RECORDS PROVIDED:
<file path="src/rtl/lfid_pkg.sv">
// Package for the lowest-free ID allocator: widths, codes and defaults.
`default_nettype none

package lfid_pkg;

    localparam int IDW = 11;
    localparam int OPW = 2;
    localparam int STW = 2;

    localparam int MAX_IDS_DEF       = 1024;
    localparam int MAP_WORD_BITS_DEF = 64;

    typedef enum logic [OPW-1:0] {
        OP_ALLOC   = 2'd0,
        OP_RELEASE = 2'd1,
        OP_QUERY   = 2'd2,
        OP_PRESET  = 2'd3
    } t_op;

    typedef enum logic [STW-1:0] {
        ST_OK       = 2'd0,
        ST_FULL     = 2'd1,
        ST_NOT_LIVE = 2'd2
    } t_status;

    typedef enum logic [1:0] {
        S_IDLE,
        S_SLOT,
        S_READ,
        S_CALC
    } t_state;

endpackage

`default_nettype wire

</file>
<file path="src/rtl/lfid_ram.sv">
// Freed-ID bitmap memory: one write port, one registered read port.
`default_nettype none

module lfid_ram #(
    parameter int DEPTH = 16,
    parameter int AW    = 4,
    parameter int DW    = 64
) (
    input  wire logic          i_clk,
    input  wire logic          i_we,
    input  wire logic [AW-1:0] i_waddr,
    input  wire logic [DW-1:0] i_wdata,
    input  wire logic          i_re,
    input  wire logic [AW-1:0] i_raddr,
    output logic      [DW-1:0] o_rdata
);

    logic [DW-1:0] r_mem [DEPTH];
    logic [DW-1:0] r_rdata;

    always_ff @(posedge i_clk) begin
        if (i_we) begin
            r_mem[i_waddr] <= i_wdata;
        end
    end

    always_ff @(posedge i_clk) begin
        if (i_re) begin
            r_rdata <= r_mem[i_raddr];
        end
    end

    assign o_rdata = r_rdata;

endmodule

`default_nettype wire

</file>
<file path="src/rtl/lowest_free_id_allocator.sv">
// Top level of the lowest-free ID allocator.
//
// Input channel (i_valid/o_ready) carries one command item: allocate, release,
// query or preset. Every item yields exactly one result item on the output
// channel (o_valid/i_ready): issued ID, fresh flag, query answer, status and
// the live count after the command.
// A configuration write (i_cfg_valid/o_cfg_ready) sets zero-based numbering;
// write it only while no item is in flight.
// An accepted item passes through slot computation, one read of the freed bitmap
// memory, then the modify and write-back step, which loads the output register.
// The input reopens the cycle after that step, so only one item is in flight at
// a time, as each item does a read-modify-write of the single bitmap memory.
// The result sits in an output register, so the next item is accepted while
// a result waits; if the receiver stalls, the following item waits in its
// final step until the output register frees.
// Synchronous active-low reset clears the count, high-water mark, summary bits
// and mode; the bitmap words need no clearing, the summary bits mask them.
`default_nettype none

module lowest_free_id_allocator #(
    parameter int MAX_IDS       = lfid_pkg::MAX_IDS_DEF,
    parameter int MAP_WORD_BITS = lfid_pkg::MAP_WORD_BITS_DEF
) (
    input  wire logic                     i_clk,
    input  wire logic                     i_rst_n,
    input  wire logic                     i_cfg_valid,
    output logic                          o_cfg_ready,
    input  wire logic                     i_cfg_data,
    input  wire logic                     i_valid,
    output logic                          o_ready,
    input  wire logic [lfid_pkg::OPW-1:0] i_op,
    input  wire logic [lfid_pkg::IDW-1:0] i_target_id,
    input  wire logic [lfid_pkg::IDW-1:0] i_preset_count,
    output logic                          o_valid,
    input  wire logic                     i_ready,
    output logic [lfid_pkg::IDW-1:0]      o_issued_id,
    output logic                          o_fresh,
    output logic                          o_is_live,
    output logic [lfid_pkg::STW-1:0]      o_status,
    output logic [lfid_pkg::IDW-1:0]      o_live_count
);

    localparam int IDW    = lfid_pkg::IDW;
    localparam int W      = MAP_WORD_BITS;
    localparam int NWORDS = (MAX_IDS + W - 1) / W;
    localparam int AW     = (NWORDS > 1) ? $clog2(NWORDS) : 1;
    localparam int BW     = $clog2(W);
    localparam int CW     = $clog2(MAX_IDS + 1);
    localparam int SW     = (CW > IDW) ? CW : IDW;
    localparam int SLW    = $clog2(NWORDS * W);
    localparam int EW     = ((SW > SLW) ? SW : SLW) + 1;
    localparam int RK     = IDW + BW;
    localparam int RM     = ((1 << RK) + W - 1) / W;
    localparam int PW     = IDW + RK + 1;
    localparam int SUMW   = 1 << AW;

    lfid_pkg::t_state  r_state, n_state;
    lfid_pkg::t_op     r_op;
    logic [IDW-1:0]    r_tid;
    logic [IDW-1:0]    r_pc;
    logic              r_zb;
    logic [CW-1:0]     r_count;
    logic [CW-1:0]     r_mark;
    logic [SUMW-1:0]   r_summary;
    logic [AW-1:0]     r_word;
    logic [BW-1:0]     r_bit;
    logic              r_in_range;
    logic              r_hit;

    logic              r_out_valid;
    logic [IDW-1:0]    r_issued;
    logic              r_fresh;
    logic              r_live;
    lfid_pkg::t_status r_status;
    logic [IDW-1:0]    r_live_cnt;

    // slot stage
    logic              below;
    logic [IDW-1:0]    slot_s;
    logic [PW-1:0]     prod;
    logic [IDW-1:0]    quot;
    logic [IDW-1:0]    rem;
    logic              in_range;
    logic [AW-1:0]     low_w;
    logic              any_freed;

    // modify stage
    logic [W-1:0]      rdata;
    logic [W-1:0]      word_v;
    logic [BW-1:0]     low_b;
    logic [W-1:0]      bit_mask;
    logic              freed_bit;
    logic              live;
    logic              calc_fire;
    logic              mem_we;
    logic [W-1:0]      mem_wdata;
    logic [EW-1:0]     reuse_slot;
    logic [EW-1:0]     issue_ext;
    logic [CW-1:0]     n_count;
    logic [CW-1:0]     n_mark;
    logic [SUMW-1:0]   n_summary;
    logic              n_fresh;
    logic              n_live;
    lfid_pkg::t_status n_status;
    logic [SW-1:0]     pc_sat;

    assign o_cfg_ready = 1'b1;
    assign o_ready     = (r_state == lfid_pkg::S_IDLE);
    assign calc_fire   = (r_state == lfid_pkg::S_CALC) && (!r_out_valid || i_ready);

    always_comb begin
        below    = (r_tid == '0) && !r_zb;
        slot_s   = r_tid - IDW'(!r_zb);
        prod     = PW'(slot_s) * PW'(RM);
        quot     = IDW'(prod >> RK);
        rem      = slot_s - IDW'(quot * IDW'(W));
        in_range = !below && (SW'(slot_s) < SW'(r_mark)) && (SW'(slot_s) < SW'(MAX_IDS));
    end

    always_comb begin
        low_w = '0;
        for (int i = NWORDS - 1; i >= 0; i--) begin
            if (r_summary[i]) begin
                low_w = AW'(i);
            end
        end
        any_freed = |r_summary;
    end

    lfid_ram #(
        .DEPTH (NWORDS),
        .AW    (AW),
        .DW    (W)
    ) u_ram (
        .i_clk   (i_clk),
        .i_we    (mem_we),
        .i_waddr (r_word),
        .i_wdata (mem_wdata),
        .i_re    (r_state == lfid_pkg::S_READ),
        .i_raddr (r_word),
        .o_rdata (rdata)
    );

    always_comb begin
        word_v = r_summary[r_word] ? rdata : '0;
        low_b  = '0;
        for (int i = W - 1; i >= 0; i--) begin
            if (word_v[i]) begin
                low_b = BW'(i);
            end
        end
    end

    always_comb begin
        bit_mask   = '0;
        freed_bit  = 1'b0;
        live       = 1'b0;
        mem_we     = 1'b0;
        mem_wdata  = word_v;
        reuse_slot = '0;
        issue_ext  = '0;
        n_count    = r_count;
        n_mark     = r_mark;
        n_summary  = r_summary;
        n_fresh    = 1'b0;
        n_live     = 1'b0;
        n_status   = lfid_pkg::ST_OK;
        pc_sat     = SW'(r_pc);
        if (SW'(r_pc) > SW'(MAX_IDS)) begin
            pc_sat = SW'(MAX_IDS);
        end
        unique case (r_op)
            lfid_pkg::OP_ALLOC: begin
                bit_mask   = W'(1) << low_b;
                reuse_slot = EW'(r_word) * EW'(W) + EW'(low_b);
                if (r_hit) begin
                    mem_we              = calc_fire;
                    mem_wdata           = word_v & ~bit_mask;
                    n_summary[r_word]   = |(word_v & ~bit_mask);
                    n_count             = r_count + CW'(1);
                    issue_ext           = reuse_slot + EW'(!r_zb);
                end else if (SW'(r_mark) < SW'(MAX_IDS)) begin
                    issue_ext = EW'(r_mark) + EW'(!r_zb);
                    n_mark    = r_mark + CW'(1);
                    n_count   = r_count + CW'(1);
                    n_fresh   = 1'b1;
                end else begin
                    n_status = lfid_pkg::ST_FULL;
                end
            end
            lfid_pkg::OP_RELEASE: begin
                bit_mask  = W'(1) << r_bit;
                freed_bit = |(word_v & bit_mask);
                live      = r_in_range && !freed_bit;
                if (live) begin
                    mem_we            = calc_fire;
                    mem_wdata         = word_v | bit_mask;
                    n_summary[r_word] = 1'b1;
                    if (r_count != '0) begin
                        n_count = r_count - CW'(1);
                    end
                end else begin
                    n_status = lfid_pkg::ST_NOT_LIVE;
                end
            end
            lfid_pkg::OP_QUERY: begin
                bit_mask  = W'(1) << r_bit;
                freed_bit = |(word_v & bit_mask);
                live      = r_in_range && !freed_bit;
                n_live    = live;
            end
            lfid_pkg::OP_PRESET: begin
                n_summary = '0;
                n_count   = CW'(pc_sat);
                n_mark    = CW'(pc_sat);
            end
            default: begin
                n_status = lfid_pkg::ST_OK;
            end
        endcase
    end

    always_comb begin
        n_state = r_state;
        unique case (r_state)
            lfid_pkg::S_IDLE: begin
                if (i_valid) begin
                    n_state = lfid_pkg::S_SLOT;
                end
            end
            lfid_pkg::S_SLOT: n_state = lfid_pkg::S_READ;
            lfid_pkg::S_READ: n_state = lfid_pkg::S_CALC;
            lfid_pkg::S_CALC: begin
                if (calc_fire) begin
                    n_state = lfid_pkg::S_IDLE;
                end
            end
            default: n_state = lfid_pkg::S_IDLE;
        endcase
    end

    always_ff @(posedge i_clk) begin
        if (!i_rst_n) begin
            r_state <= lfid_pkg::S_IDLE;
        end else begin
            r_state <= n_state;
        end
    end

    always_ff @(posedge i_clk) begin
        if (!i_rst_n) begin
            r_zb        <= 1'b0;
            r_count     <= '0;
            r_mark      <= '0;
            r_summary   <= '0;
            r_out_valid <= 1'b0;
        end else begin
            if (i_cfg_valid) begin
                r_zb <= i_cfg_data;
            end
            if (calc_fire) begin
                r_count     <= n_count;
                r_mark      <= n_mark;
                r_summary   <= n_summary;
                r_out_valid <= 1'b1;
            end else if (i_ready) begin
                r_out_valid <= 1'b0;
            end
        end
    end

    always_ff @(posedge i_clk) begin
        if (o_ready && i_valid) begin
            r_op  <= lfid_pkg::t_op'(i_op);
            r_tid <= i_target_id;
            r_pc  <= i_preset_count;
        end
        if (r_state == lfid_pkg::S_SLOT) begin
            r_word     <= (r_op == lfid_pkg::OP_ALLOC) ? low_w : AW'(quot);
            r_bit      <= rem[BW-1:0];
            r_in_range <= in_range;
            r_hit      <= any_freed;
        end
        if (calc_fire) begin
            r_issued   <= IDW'(issue_ext);
            r_fresh    <= n_fresh;
            r_live     <= n_live;
            r_status   <= n_status;
            r_live_cnt <= IDW'(SW'(n_count));
        end
    end

    assign o_valid      = r_out_valid;
    assign o_issued_id  = r_issued;
    assign o_fresh      = r_fresh;
    assign o_is_live    = r_live;
    assign o_status     = r_status;
    assign o_live_count = r_live_cnt;

endmodule

`default_nettype wire

</file>
<file path="config.mk">
export PLATFORM = sky130hd
export DESIGN_NAME = lowest_free_id_allocator
export DESIGN_NICKNAME = d
export VERILOG_FILES = /design/src/rtl/lfid_pkg.sv /design/src/rtl/lfid_ram.sv /design/src/rtl/lowest_free_id_allocator.sv
export SDC_FILE = /design/constraint.sdc
export NUM_CORES = 2
export LEC_CHECK = 0
export ABC_CLOCK_PERIOD_IN_PS = 9300
export BUFFER_PORTS_ARGS = -buffer_cell sky130_fd_sc_hd__buf_2
export CORE_MARGIN = 3
export CORE_UTILIZATION = 57
export CTS_CLUSTER_SIZE = 16
export DETAILED_ROUTE_END_ITERATION = 7
export PLACE_DENSITY = 0.76
export SYNTH_ARGS = -nofsm -noshare
export SYNTH_HDL_FRONTEND = slang
export SYNTH_SLANG_ARGS = --single-unit
</file>
<file path="constraint.sdc">
create_clock -name i_clk -period 9.3 [get_ports i_clk]
set_clock_uncertainty 0.15 [all_clocks]
set_input_delay 1.86 -clock i_clk [delete_from_list [all_inputs] [get_ports i_clk]]
set_output_delay 1.86 -clock i_clk [all_outputs]
set_load 0.02 [all_outputs]
</file>
# Yosys cells after proc, flatten, opt, wreduce, memory -nomap -nowiden

Memories as Yosys holds them, arrays and structs flattened. A register that Yosys moved wholly into a read port is not among the register bits.
Index checks and enable logic that the tools add are counted.
Widths: inputs -> output; s select.

$add $sub $neg: 8
$lt $le $gt $ge: 6
Eq/ne operators: 12
Shift operators: 2
Multiplexer cells: 119
Bitwise logic cells: 6
Reductions and logical operators: 26

Operators with widths:

| kind                  | number |
|---|---|
| $mux 6                | 64 |
| $mux 64               | 3 |
| $and 64x64->64        | 2 |
| $pmux 64 s2           | 1 |
| $reduce_or 64->1      | 2 |
| $shl 1x6->64 const A  | 2 |
| $mux 11               | 9 |
| $mux 4                | 17 |
| $not 64->64           | 1 |
| $or 64x64->64         | 1 |
| $pmux 16 s3           | 1 |
| $pmux 11 s3           | 1 |
| $mux 16               | 2 |
| $add 11x1->11         | 2 |
| $add 11x1->11 const B | 2 |
| $lt 11x11->1 const B  | 2 |
| $pmux 11 s2           | 1 |
| $bwmux 16             | 1 |
| $or 16x16->16         | 1 |
| $reduce_or 16->1      | 1 |
| $ne 2x2->1 const B    | 6 |
| $add 10x6->11         | 1 |
| $gt 11x11->1 const B  | 1 |
| $logic_not 11->1      | 1 |
| other kinds (26)      | 54 |

Register bits: 104
Memory bits (writable): 1024
Bits of input ports: 30
Output and inout bits: 29
Logic and storage cells: 198
Memories kept: 1

Memory list:

| memory      | words | width | rd ports | clocked after memory_dff | wr ports | RTL line       | RTL |
|---|---|---|---|---|---|---|---|
| u_ram.r_mem | 16    | 64    | 1        | 1                        | 1        | lfid_ram.sv:18 | `logic [DW-1:0] r_mem [DEPTH];` |

# Logic depth before layout (Yosys ltp)

Depth in word-level cells: 74
Mapped depth: 18
Mapped depth without buffers: 16

# Cells and area by module

Synthesis repeated with hierarchy kept, for this count alone.

Cell total of the unflattened synthesis: 2970
Area, all modules: 50129.3 µm²

By module, submodules not included:

| module                   | instances | cells each | area an instance (µm²) | seq. area each (µm²) |
|---|---|---|---|---|
| lfid_ram                 | 1         | 1647       | 40222.3                | 32671.3 |
| lowest_free_id_allocator | 1         | 1323       | 9907.0                 | 2702.6 |

# Least setup slack after synthesis

No wires, ideal clock.

Path kind: register to register
From: register r_bit[1]
To: memory u_ram.r_mem[8][0] (enable)
Setup time: 644 ps
Arrival: 9103 ps
Data required time: 8506 ps
Setup slack: -597 ps
Cell stages (with the launch flop): 17
Path buffers: 5
Period minus slack after synthesis: 9897 ps
Path through: edfxtp_1 buf_2 and3b_1 clkbuf_1 and3_1 nor4_1 o2111ai_1 or3_1 o41ai_1 and2_1 clkbuf_1 buf_2 nor2_1 nor2_1 nand2_1 clkbuf_1 nor4_1

Word-level cells in the longest chain between the ends: 9

RTL lines:

| element                      | RTL line                        | RTL |
|---|---|---|
| start: declaration           | lowest_free_id_allocator.sv:66  | `logic [BW-1:0] r_bit;` |
| start signal: assignment     | lowest_free_id_allocator.sv:280 | `r_bit <= rem[BW-1:0];` |
| $shl 1x6->64                 | lowest_free_id_allocator.sv:192 | `bit_mask = W'(1) << r_bit;` |
| $and 64x64->64               | lowest_free_id_allocator.sv:193 | `freed_bit = \|(word_v & bit_mask);` |
| $reduce_or 64->1             | lowest_free_id_allocator.sv:193 |  |
| $logic_not 1->1              | lowest_free_id_allocator.sv:194 | `live = r_in_range && !freed_bit;` |
| $logic_and 1x1->1            | lowest_free_id_allocator.sv:194 |  |
| $mux 1                       | lowest_free_id_allocator.sv:195 | `if (live) begin` |
| $pmux 1 s2                   | lowest_free_id_allocator.sv:172 | `unique case (r_op)` |
| $mux 1                       | lfid_ram.sv:22                  | `if (i_we) begin` |
| $mux 1 (not written as such) | lfid_ram.sv:23                  | `r_mem[i_waddr] <= i_wdata;` |
| end: declaration             | lfid_ram.sv:18                  |  |

No other way between the ends.

# Worst setup path in the final report

From: register r_bit[5]
To: memory u_ram.r_mem[5][20] (enable)

Same word-level chain as after synthesis.

==> run_results.csv <==
group,metric,value,unit
synthesis,synth.cell_area,50600,sq um
clock_network,root_buffer,"clkbuf_16",
setup_path,critPathBufInv,2,
placement,gp_congestion,0.980,
synthesis,syn-mean-instance-area,17.7,sq um
synthesis,yosys_warnings,0,
clock_network,htreeDepth,3,
synthesis,yosysTopAreaCellShare,0.683,
floorplan,die_w,304,um
synthesis,yosysTopAreaCell,"edfxtp_1",
floorplan,num_rows,108,
drt,ant_nets,0,
layout,area_growth,10.6,%
drt,wl_per_cell,36.6,um
timing,layout_worst_path_cycle_share,0.724,
setup_path,cp.arrival,6.92,ns
drt,routed.top_layer,"met5",
clock_network,cts_tree,"yes",
placement,dpl.hpwl,92000,um
power,combPwrFrac,0.253,
clock_network,clk_path_buf_depth,3,
clock_network,clk_pin_slew_worst_paths,0.06,ns
synthesis,async_flop_share,0,
setup_path,startpoint_type,"flip-flop",
clock_network,post-cts-setup-buffers,0,
setup_path,required,9.49,ns
global_routing,grt_max_degree,147,
setup_path,cp_slowest_cell,"edfxtp_1",
run_status,status,"finished clean",
setup_path,slowest_delay,0.99,ns
timing,fmax,0.148,GHz
global_routing,grt-ovfl-total,0,
timing,setup_tns,0,ns
flow_run,drv_cap,0,
clock_network,post_cts_resized,0,
power,sw_frac_of_total,0.314,
timing,whs,0.396,ns
timing,setup_viol,0,
timing,relSlewSlack,0.0266,
global_routing,grt_pass1_wl,222000,um
floorplan,dieArea,92400,sq um
layout,fin_nets,2979,
clock_network,cts_inserted_buffers,113,
timing,worstMarginPinSlew,1.45,ns
synthesis,netlist_top_cells_area,"edfxtp_1 68%, mux4_2 14%, dfxtp_1 1.7%",
hold_path,hp-class,"reg2reg",
drt,drc_errors,0,
power,seq_power_share,0.454,
global_routing,antenna_found_initial,8,
synthesis,synth_seq_area_share,0.699,
power,power.switching,4.85,mW
layout,nFillCells,5717,
drt,wl_met3,15400,um
drt,vias,30300,
drt,drt_first_pass_iters,6,
floorplan,io_pins,59,
floorplan,core,87400,sq um
global_routing,grt_pass1_vias,30400,
global_routing,grt_usage,0.332,
drt,drt_iter0_markers,4160,
timing,hold_viol_final,0,
clock_network,clock-sinks,1192,
timing,drv_slew,0,
power,p_int,10.6,mW
synthesis,syn_inst,2861,
synthesis,synth_nets,2913,
power,p_clk_frac,0.293,
setup_path,cp_top_family,"simple AND/OR/NAND/NOR gates",
timing,rsz0062_at_grt,"false",
power,p_leak,17.7,nW
layout,drive_gt1_frac,0.225,
timing,finalCriticalPeriod,6.73,ns
setup_path,crit_path_max_fanout,34,
placement,port_buffers,57,
power,peakVddDrop,0.000236,V
synthesis,synth_edf_count,1150,
clock_network,insertion_delay,0.72,ns
synthesis,synth_cell_types,92,
power,power.density,276,nW/um^2
drt,finalWirelength,153000,um
floorplan,die_height,304,um
synthesis,synthFlopType,"edfxtp_1",
synthesis,ys_seq_elements,1192,
floorplan,start_util,0.579,
setup_path,end_kind,"flip-flop",
drt,wl_met2,73500,um
setup_path,cp_cell_sequence,"mux2_2 > and3_1 > nor4_1 > o2111ai_1 > or3_1 > o41ai_1 > and2_1 > nor2_1 > nor2_1 > nand2_1 > nor3_2 > buf_4 > buf_4",
drt,viasPerCell,7.26,
clock_network,postCtsHoldBufs,0,
setup_path,crit_type,"reg2reg",
drt,m1WireLength,56100,um
-- cells in the final DEF (no fill, tap or decap), drive strengths merged, types with 35 or more instances in the layout --
cell type and n:
a21oi 75, a31oi 35, a32o 41, and3 38, buf 138, clkbuf 145, clkinv 46, dfxtp 42
edfxtp 1150, inv 51, mux4 322, nand2 125, nand3 80, nor2 125, nor3 56, nor4 39
o21ai 93
-- per-layer routing --
| metal | up-vias | global-route usage |
|---|---|---|
| met5 | - | 0 |
| li1 | 12000 | - |
| met2 | 2167 | 0.529 |
| met4 | 4 | 0.144 |
| met1 | 15700 | 0.445 |
| met3 | 472 | 0.0753 |
-- synthesized netlist by cell type (all sizes together) (7+ instances only) --
| cell type | count |
|---|---|
| a22oi | 23 |
| clkbuf | 125 |
| o21a | 12 |
| nand2b | 17 |
| nand2 | 125 |
| edfxtp | 1150 |
| a21oi | 75 |
| nor4 | 39 |
| o21ai | 93 |
| a32o | 41 |
| o211ai | 7 |
| dfxtp | 42 |
| a31oi | 35 |
| nand3 | 80 |
| a211oi | 13 |
| buf | 62 |
| xor2 | 10 |
| nand4 | 30 |
| a2111oi | 7 |
| mux2i | 10 |
| nor2b | 26 |
| and2 | 12 |
| nor2 | 125 |
| nor4b | 7 |
| or2 | 8 |
| or4 | 11 |
| nor3 | 56 |
| ha | 22 |
| inv | 51 |
| xnor2 | 18 |
| a21boi | 8 |
| mux4 | 322 |
| and3 | 38 |
| mux2 | 12 |
| o31ai | 14 |
| a22o | 10 |
| o21bai | 7 |
-- sequential cells by signal, summed over array words and instances, names as in the netlist, 2 cells and up, named ones only --
name,flops
r_op,2
r_state,2
o_live_count,11
r_count,11
r_mark,11
u_ram.r_mem,1024
o_status,2
u_ram.o_rdata,64
r_pc,11
r_word,4
o_issued_id,11
r_bit,6
r_tid,11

ACTIVITY: Whatever else the listing above holds, retype exactly only the lines from the one containing "set_output_delay 1.86 -clock" to the one containing "Memories as Yosys", both ends kept.

WRITTEN RESPONSE:
set_output_delay 1.86 -clock i_clk [all_outputs]
set_load 0.02 [all_outputs]
</file>
# Yosys cells after proc, flatten, opt, wreduce, memory -nomap -nowiden

Memories as Yosys holds them, arrays and structs flattened. A register that Yosys moved wholly into a read port is not among the register bits.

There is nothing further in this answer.